I’ve tried my best to make every step of the argument explicit. If it’s still not clear, please do point to a specific part of it that you need further explanation for.

Answer 2

Hagen has made a valiant (and successful) attempt to give an elementary count of the irreducibles of low degree, but I think the more abstract and structural, more-or-less standard argument based on the use of Möbius Inversion is much more instructive.

Let $N_2$ be the number of quadratic irreducibles over the prime field $\Bbb F_p$. Now consider the quadratic extension of the field $\Bbb F_p$ of $p$ elements. This quadratic field has $p^2$ elements, which fall into two classes. Each element is either in $\Bbb F_p$ already, or its minimal polynomial is quadratic, with both roots in our field. (In fact, if $\alpha$ is one root, the other is $\alpha^p$.) Thus $2N_2$ is the count of this second class of elements. That is $p^2=2N_2+p$. In other words, $N_2=\frac{p^2-p}2$.

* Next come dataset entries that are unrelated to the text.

## config.mk

```make
export PLATFORM = sky130hd
export DESIGN_NAME = sram_controller
export DESIGN_NICKNAME = d
export VERILOG_FILES = /design/src/rtl/sram_controller.sv
export SDC_FILE = /design/constraint.sdc
export NUM_CORES = 1
export LEC_CHECK = 0
export ABC_AREA = 1
export CAP_MARGIN = 20
export CORE_AREA = 3 3 118 120
export DETAILED_ROUTE_END_ITERATION = 6
export DIE_AREA = 0 0 121 123
export DONT_BUFFER_PORTS = 1
export PLACE_DENSITY_LB_ADDON = 0.1
export SYNTH_ARGS = -nofsm -noshare
export SYNTH_HDL_FRONTEND = slang
export SYNTH_SLANG_ARGS = --single-unit
```

## constraint.sdc

```tcl
create_clock -name clk -period 3.6 [get_ports clk]
set_clock_uncertainty 0.15 [all_clocks]
set_input_delay 0.18 -clock clk [delete_from_list [all_inputs] [get_ports clk]]
set_output_delay 0.18 -clock clk [all_outputs]
set_load 0.01 [all_outputs]
```

## src/rtl/sram_controller.sv

```systemverilog
// rtl/sram_controller.sv - 32-bit load/store port onto a 16-bit async SRAM in two half-word phases; optional posted writes via `define WRITE_POST_EN
module sram_controller #(
  parameter int PHASE_CYCLES = 2
) (
  input  logic        clk,
  input  logic        rst,
  input  logic        mem_r_en,
  input  logic        mem_w_en,
  input  logic [31:0] address,
  input  logic [31:0] wdata,
  output logic [31:0] rdata,
  output logic        ready,
  output logic [17:0] sram_addr,
  output logic [15:0] sram_dq_out,
  output logic        sram_dq_oe,
  input  logic [15:0] sram_dq_in,
  output logic        sram_ce_n,
  output logic        sram_we_n,
  output logic        sram_oe_n
);

  localparam logic [1:0] IDLE = 2'd0;
  localparam logic [1:0] LOW  = 2'd1;
  localparam logic [1:0] HIGH = 2'd2;
  localparam logic [1:0] DONE = 2'd3;

  localparam logic [3:0] LAST_CNT = 4'(PHASE_CYCLES - 1);

  logic [1:0]  state;
  logic [1:0]  state_nx;
  logic [3:0]  cnt;
  logic [16:0] word;
  logic [31:0] wd;
  logic        op_wr;

  logic        req;
  logic        take;
  logic        take_wr;
  logic        phase_end;
  logic        in_access_nx;
  logic [16:0] word_nx;
  logic [31:0] wd_nx;
  logic        op_wr_nx;

  // Only address[18:2] selects a word; the rest of the byte address is ignored.
  logic unused_addr_bits;
  assign unused_addr_bits = ^{address[31:19], address[1:0]};

  // A simultaneous read and write request is a read; the write is dropped.
  assign req       = mem_r_en | mem_w_en;
  assign take      = (state == IDLE) && req;
  assign take_wr   = mem_w_en & ~mem_r_en;
  assign phase_end = (cnt == LAST_CNT);

  // Values that will be latched at this edge, so strobes and address line up with the state they belong to.
  assign word_nx      = take ? address[18:2] : word;
  assign wd_nx        = take ? wdata : wd;
  assign op_wr_nx     = take ? take_wr : op_wr;
  assign in_access_nx = (state_nx == LOW) || (state_nx == HIGH);

  // Next-state logic: IDLE -> LOW -> HIGH -> DONE -> IDLE (posted writes leave from HIGH).
  always_comb begin
    state_nx = state;
    case (state)
      IDLE: if (req) state_nx = LOW;
      LOW:  if (phase_end) state_nx = HIGH;
      HIGH: begin
        if (phase_end) begin
`ifdef WRITE_POST_EN
          state_nx = op_wr ? IDLE : DONE;
`else
          state_nx = DONE;
`endif
        end
      end
      default: state_nx = IDLE;
    endcase
  end

  // Pipeline freeze: any request holds the pipe until DONE (a write-only request in IDLE is let through when posting).
  always_comb begin
    ready = 1'b1;
    if (req && (state != DONE)) ready = 1'b0;
`ifdef WRITE_POST_EN
    if ((state == IDLE) && take_wr) ready = 1'b1;
`endif
  end

  // State, phase counter and request latches.
  always_ff @(posedge clk or negedge rst) begin
    if (!rst) begin
      state <= IDLE;
      cnt   <= 4'd0;
      word  <= 17'd0;
      wd    <= 32'd0;
      op_wr <= 1'b0;
    end else begin
      state <= state_nx;
      if ((state_nx == state) && ((state == LOW) || (state == HIGH))) cnt <= cnt + 4'd1;
      else cnt <= 4'd0;
      if (take) begin
        word  <= address[18:2];
        wd    <= wdata;
        op_wr <= take_wr;
      end
    end
  end

  // Registered SRAM pins, driven for the state being entered so they are clean for the whole phase.
  always_ff @(posedge clk or negedge rst) begin
    if (!rst) begin
      sram_addr   <= 18'd0;
      sram_dq_out <= 16'd0;
      sram_dq_oe  <= 1'b0;
      sram_ce_n   <= 1'b1;
      sram_we_n   <= 1'b1;
      sram_oe_n   <= 1'b1;
    end else begin
      sram_ce_n  <= ~in_access_nx;
      sram_we_n  <= ~(in_access_nx & op_wr_nx);
      sram_dq_oe <= in_access_nx & op_wr_nx;
      sram_oe_n  <= ~(in_access_nx & ~op_wr_nx);
      if (state_nx == LOW) begin
        sram_addr   <= {word_nx, 1'b0};
        sram_dq_out <= wd_nx[15:0];
      end else if (state_nx == HIGH) begin
        sram_addr   <= {word_nx, 1'b1};
        sram_dq_out <= wd_nx[31:16];
      end
    end
  end

  // Read capture on the last cycle of each phase; writes never touch rdata.
  always_ff @(posedge clk or negedge rst) begin
    if (!rst) begin
      rdata <= 32'd0;
    end else if (!op_wr && phase_end) begin
      if (state == LOW)  rdata[15:0]  <= sram_dq_in;
      if (state == HIGH) rdata[31:16] <= sram_dq_in;
    end
  end

endmodule

```

==> flow_summary.html, run 1 <==
<table>
<tr><th>Metric</th><th>Value</th></tr>
<tr><th colspan="2">Clock tree</th></tr>
<tr><td>Clock sink count</td><td>126</td></tr>
<tr><td>Clock buffer count from CTS</td><td>17</td></tr>
<tr><td>Clock latency at the later pin of the worst-skew pair</td><td>0.41 ns</td></tr>
<tr><td>Clock tree from TritonCTS</td><td>built</td></tr>
<tr><td>Root buffer cell</td><td>sky130_fd_sc_hd__clkbuf_16</td></tr>
<tr><td>Clock tree buffer depth</td><td>2</td></tr>
<tr><td>Post-CTS Setup Repair Bufs</td><td>0</td></tr>
<tr><td>Clk slew on worst S/H paths</td><td>0.05 ns</td></tr>
<tr><td>Maximum level of the CTS H-tree</td><td>4</td></tr>
<tr><th colspan="2">Synth</th></tr>
<tr><td>Flop and latch count out of synthesis</td><td>126</td></tr>
<tr><td>Post-Syn Nets</td><td>579</td></tr>
<tr><td>Fraction of synthesis flops using an asynchronous set or reset pin</td><td>1.00</td></tr>
<tr><td>Synth Instances</td><td>486</td></tr>
<tr><td>Yosys warning count</td><td>0</td></tr>
<tr><td>Seq/Total Area, Yosys</td><td>0.617</td></tr>
<tr><td>Cell area after technology mapping</td><td>5120 um2</td></tr>
<tr><td>EDFF count, synth</td><td>0</td></tr>
<tr><td>Cell variety after synth</td><td>25</td></tr>
<tr><td>Leading register cell type out of synthesis</td><td>sky130_fd_sc_hd__dfrtp_1</td></tr>
<tr><td>Avg Inst Size Synth</td><td>10.5 um2</td></tr>
<tr><th colspan="2">Detailed routing</th></tr>
<tr><td>Via count normalized by instance count</td><td>4.73</td></tr>
<tr><td>Average wire length per cell after detail routing</td><td>15.3 um</td></tr>
<tr><td>Total via count in the routed design</td><td>3545</td></tr>
<tr><td>Length of the first detailed-routing pass in iterations</td><td>5</td></tr>
<tr><td>Number of design rule violations left after detail routing</td><td>0</td></tr>
<tr><td>Initial DRC count</td><td>210</td></tr>
<tr><td>Post-route antenna net violation count</td><td>0</td></tr>
<tr><td>Detailed-route wire length</td><td>11500 um</td></tr>
<tr><th colspan="2">Die</th></tr>
<tr><td>Y dimension of the die</td><td>123 um</td></tr>
<tr><td>Starting Density</td><td>0.391</td></tr>
<tr><td>Total die area</td><td>14900 um2</td></tr>
<tr><td>DIE WIDTH</td><td>121 um</td></tr>
<tr><td>Core Area</td><td>13100 um2</td></tr>
<tr><td>Ports placed on the boundary</td><td>155</td></tr>
<tr><td>Site Rows</td><td>42</td></tr>
<tr><th colspan="2">Critical path</th></tr>
<tr><td>Capturing element type of the critical path</td><td>flip-flop</td></tr>
<tr><td>WP data required</td><td>3.80 ns</td></tr>
<tr><td>Worst endpoint data arrival time</td><td>3.16 ns</td></tr>
<tr><td>Setup CP Type</td><td>flip-flop to flip-flop</td></tr>
<tr><td>Startpoint type of the worst setup path</td><td>flip-flop</td></tr>
<tr><td>R2r startpoint</td><td>state[0]</td></tr>
<tr><td>Crit path max fanout</td><td>10</td></tr>
<tr><td>Critical Path Source</td><td>state[0]</td></tr>
<tr><th colspan="2">Global route</th></tr>
<tr><td>Number of global-route vias before repair</td><td>3746</td></tr>
<tr><td>Overall track demand over capacity in global routing</td><td>0.163</td></tr>
<tr><td>Antenna violations before repair</td><td>0</td></tr>
<tr><td>Overflow left after global routing</td><td>0</td></tr>
<tr><td>Global-route wire length before repair</td><td>18900 um</td></tr>
<tr><td>Maximum number of pins on one net before global-route repair</td><td>127</td></tr>
<tr><th colspan="2">Timing</th></tr>
<tr><td>Total negative setup slack</td><td>0 ns</td></tr>
<tr><td>Max Clk Rate</td><td>338 MHz</td></tr>
<tr><td>Slew at the pin closest to its max-slew limit</td><td>0.808 ns</td></tr>
<tr><td>Final period demand of the worst path</td><td>2.96 ns</td></tr>
<tr><td>Total count of hold-check failures in the final report</td><td>0</td></tr>
<tr><td>Final setup violating endpoints</td><td>0</td></tr>
<tr><td>RSZ-0062 raised after global routing</td><td>no</td></tr>
<tr><td>Final period util</td><td>0.823</td></tr>
<tr><td>Number of slew-limit violations in the final report</td><td>0</td></tr>
<tr><td>Worst-case headroom to the max-slew limit</td><td>0.461</td></tr>
<tr><th colspan="2">Final layout</th></tr>
<tr><td>Area overhead of the layout relative to synthesis</td><td>28.0%</td></tr>
<tr><td>Final antenna diode count</td><td>0</td></tr>
<tr><td>Proportion of layout cells with a drive suffix above 1</td><td>0.127</td></tr>
<tr><td>Commonest non-fill, non-tap cells in the layout</td><td>sky130_fd_sc_hd__nand2_1 (133), sky130_fd_sc_hd__dfrtp_1 (123), sky130_fd_sc_hd__dlygate4sd3_1 (68), sky130_fd_sc_hd__inv_1 (40), sky130_fd_sc_hd__o21ai_0 (38)</td></tr>
<tr><td>Number of nets in the layout</td><td>653</td></tr>
<tr><td>Most frequent standard cell in the layout excluding fill and tap cells</td><td>sky130_fd_sc_hd__nand2_1</td></tr>
<tr><td>Final-layout fill cell count</td><td>1201</td></tr>
<tr><th colspan="2">Min path</th></tr>
<tr><td>Hold wc startpoint</td><td>mem_r_en</td></tr>
<tr><td>Class of the most critical hold timing path</td><td>input pin to flip-flop</td></tr>
<tr><th colspan="2">Power</th></tr>
<tr><td>Worst vdd rail ir drop</td><td>0.598 mV</td></tr>
<tr><td>Power density cells</td><td>1050 nW/um2</td></tr>
<tr><td>Total power after layout</td><td>0.00686 W</td></tr>
<tr><td>Leakage Power</td><td>3.22 nW</td></tr>
<tr><th colspan="2">Place</th></tr>
<tr><td>Buffers added on ports</td><td>0</td></tr>
<tr><td>HPWL Detailed</td><td>7110 um</td></tr>
<tr><td>Placer's final routability congestion estimate</td><td>0.724</td></tr>
<tr><th colspan="2">Run</th></tr>
<tr><td>Maximum Capacitance Violations</td><td>0</td></tr>
<tr><th colspan="2">Outcome</th></tr>
<tr><td>Outcome</td><td>completed</td></tr>
</table>
==> per-stage QoR <==
| stage | hold WS, ns | worst slack [ns] | util | area (um2) | cells |
|---|---|---|---|---|---|
| global placement | -0.262 | 0.682 | 0.401 | 5250 | 647 |
| finish | 0.0728 | 0.639 | 0.500 | 6550 | 749 |
| floorplan | -0.266 | 1.21 | - | 5120 | 486 |
| CTS | 0.0541 | 0.569 | 0.499 | 6530 | 748 |
| detailed placement | -0.262 | 0.604 | 0.401 | 5250 | 647 |
| global route | 0.0764 | 0.369 | 0.500 | 6550 | 749 |
==> power by group <==
part,total (W),switching [W],internal [W]
Clock,0.00165,0.000605,0.00105
Combinational,0.00245,0.00144,0.00101
Sequential,0.00276,0.000588,0.00217
==> critical path, stage by stage, from the launching register on <==
cell                      delay (ns)
sky130_fd_sc_hd__dfrtp_1        0.45
sky130_fd_sc_hd__inv_1          0.18
sky130_fd_sc_hd__ha_1           0.42
sky130_fd_sc_hd__nand2_1        0.09
sky130_fd_sc_hd__inv_1          0.06
sky130_fd_sc_hd__a21oi_1        0.05
sky130_fd_sc_hd__nand2_1        0.07
sky130_fd_sc_hd__nand2_1        0.10
sky130_fd_sc_hd__ha_1           0.37
sky130_fd_sc_hd__nor2_1         0.50
sky130_fd_sc_hd__buf_4          0.29
sky130_fd_sc_hd__nand2_1        0.07
sky130_fd_sc_hd__nand3_1        0.08
==> worst paths after layout <==
kind | end | slack (ns) | cells after the start
worst max-delay path | sram_dq_out[1] | 0.64 | 12
worst min-delay path | word[7] | 0.07 | 4
worst max register to register | sram_dq_out[1] | 0.64 | 12
worst min register to register | word[13] | 0.31 | 2
max in group asynchronous | cnt[3] | 2.56 | 2
min in group asynchronous | wd[6] | 0.28 | 2
==> logic make-up after synthesis <==
| logic type | after synthesis | share of synthesized area |
|---|---|---|
| adders and majority gates | 9 | 0.0220 |
| muxes | 28 | 0.0792 |
| xor gates and xnor gates | 2 | 0.00342 |
| and+or+nand+nor | 200 | 0.158 |
| buffers and inverters | 63 | 0.0577 |
| AOI/OAI and AO/OA | 58 | 0.0624 |
| DFF | 126 | 0.617 |
==> Yosys cell counts, types with 2 or more instances <==
| cell type | number | area share |
|---|---|---|
| sky130_fd_sc_hd__dfstp_2 | 3 | 0.015 |
| sky130_fd_sc_hd__buf_2 | 4 | 0.0039 |
| sky130_fd_sc_hd__buf_6 | 2 | 0.0044 |
| sky130_fd_sc_hd__buf_12 | 2 | 0.0078 |
| sky130_fd_sc_hd__inv_1 | 40 | 0.029 |
| sky130_fd_sc_hd__nand2_1 | 133 | 0.098 |
| sky130_fd_sc_hd__nand3_1 | 37 | 0.036 |
| sky130_fd_sc_hd__mux2_4 | 24 | 0.070 |
| sky130_fd_sc_hd__o221ai_1 | 2 | 0.0034 |
| sky130_fd_sc_hd__mux2_2 | 4 | 0.0088 |
| sky130_fd_sc_hd__a31oi_1 | 17 | 0.021 |
| sky130_fd_sc_hd__dfrtp_1 | 123 | 0.60 |
| sky130_fd_sc_hd__clkbuf_1 | 12 | 0.0088 |
| sky130_fd_sc_hd__nor2_1 | 27 | 0.020 |
| sky130_fd_sc_hd__o21ai_0 | 38 | 0.037 |
| sky130_fd_sc_hd__ha_1 | 9 | 0.022 |
==> routing by layer <==
metal / vias up / track usage / part of all wire
met3: 13 / 0.0732 / 0.090
met1: 1705 / 0.200 / 0.43
li1: 1715 / - / -
met5: - / 0 / 0
met2: 112 / 0.251 / 0.46
met4: 0 / 0.0687 / 0.017
==> state kept, by name, indices dropped and copies added, names as in the netlist <==
signal / cells
wd: 32
word: 17
op_wr: 1
sram_addr: 18
sram_dq_out: 16
state: 2
sram_we_n: 1
sram_oe_n: 1
rdata: 32
sram_dq_oe: 1
sram_ce_n: 1
cnt: 4
==> layout make-up <==
type	count	area, um2	share of cell area
clock buffers	21	460	0.0703
inverters	42	160	0.0245
flip-flops and latches	126	3160	0.482
multi-input cells	297	1660	0.254
clock inverters	11	116	0.0178
well taps	176	220	0.0336
repair buffers	76	768	0.117
==> repair_timing <==
| item | in CTS | in global routing |
|---|---|---|
| hold buffers | 69 | 0 |
| gates resized for setup | 0 | 0 |
| endpoints found under the hold margin | 243 | 0 |
(Power assumes the default switching activity.)
==> run 2: changes to the inputs <==
==> constraint.sdc (replaced) <==
create_clock -name clk -period 2.37 [get_ports clk]
set_clock_uncertainty 0.15 [all_clocks]
set_input_delay 0.1185 -clock clk [delete_from_list [all_inputs] [get_ports clk]]
set_output_delay 0.1185 -clock clk [all_outputs]
set_load 0.01 [all_outputs]
==> run 2 against run 1 <==
Effect of this change:
- the run now ends with hold timing left
- register-to-register slack worse by 0.50 ns
- critical endpoint is now sram_addr[14]
- wire length hardly changed
- worst hold slack worse by 0.81 ns
- clock power is 48% higher
- utilization is 0.32 points higher
- critical path type unchanged
- count of clock-buffer cells in the layout is 1 higher
- critical path depth is 1 lower
- cell count is 0.13% lower
- design area is 0.63% higher
- sequential share of layout area is 0.26 points lower
- power is 55% higher
- via count is 0.93% higher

Same thing for $N_3=$ number of cubic irreducibles. Consider the (unique!) cubic extension of $\Bbb F_p$, with $p^3$ elements. Again, the elements of this field fall into two classes, either an element is in $\Bbb F_p$ already, or it generates a subfield of degree $3$, i.e. the whole thing. (Can’t generate a quadratic extension because the field extension degree is $3$, which has only the two divisors.) Again, this cubic element’s minimal polynomial is cubic (and if you started with the cubic element $\alpha$, the other roots of its minimal are $\alpha^p$ and $\alpha^{p^2}$). So once again, $p^3=3N_3+p$, and $N_3=\frac{p^3-p}3$.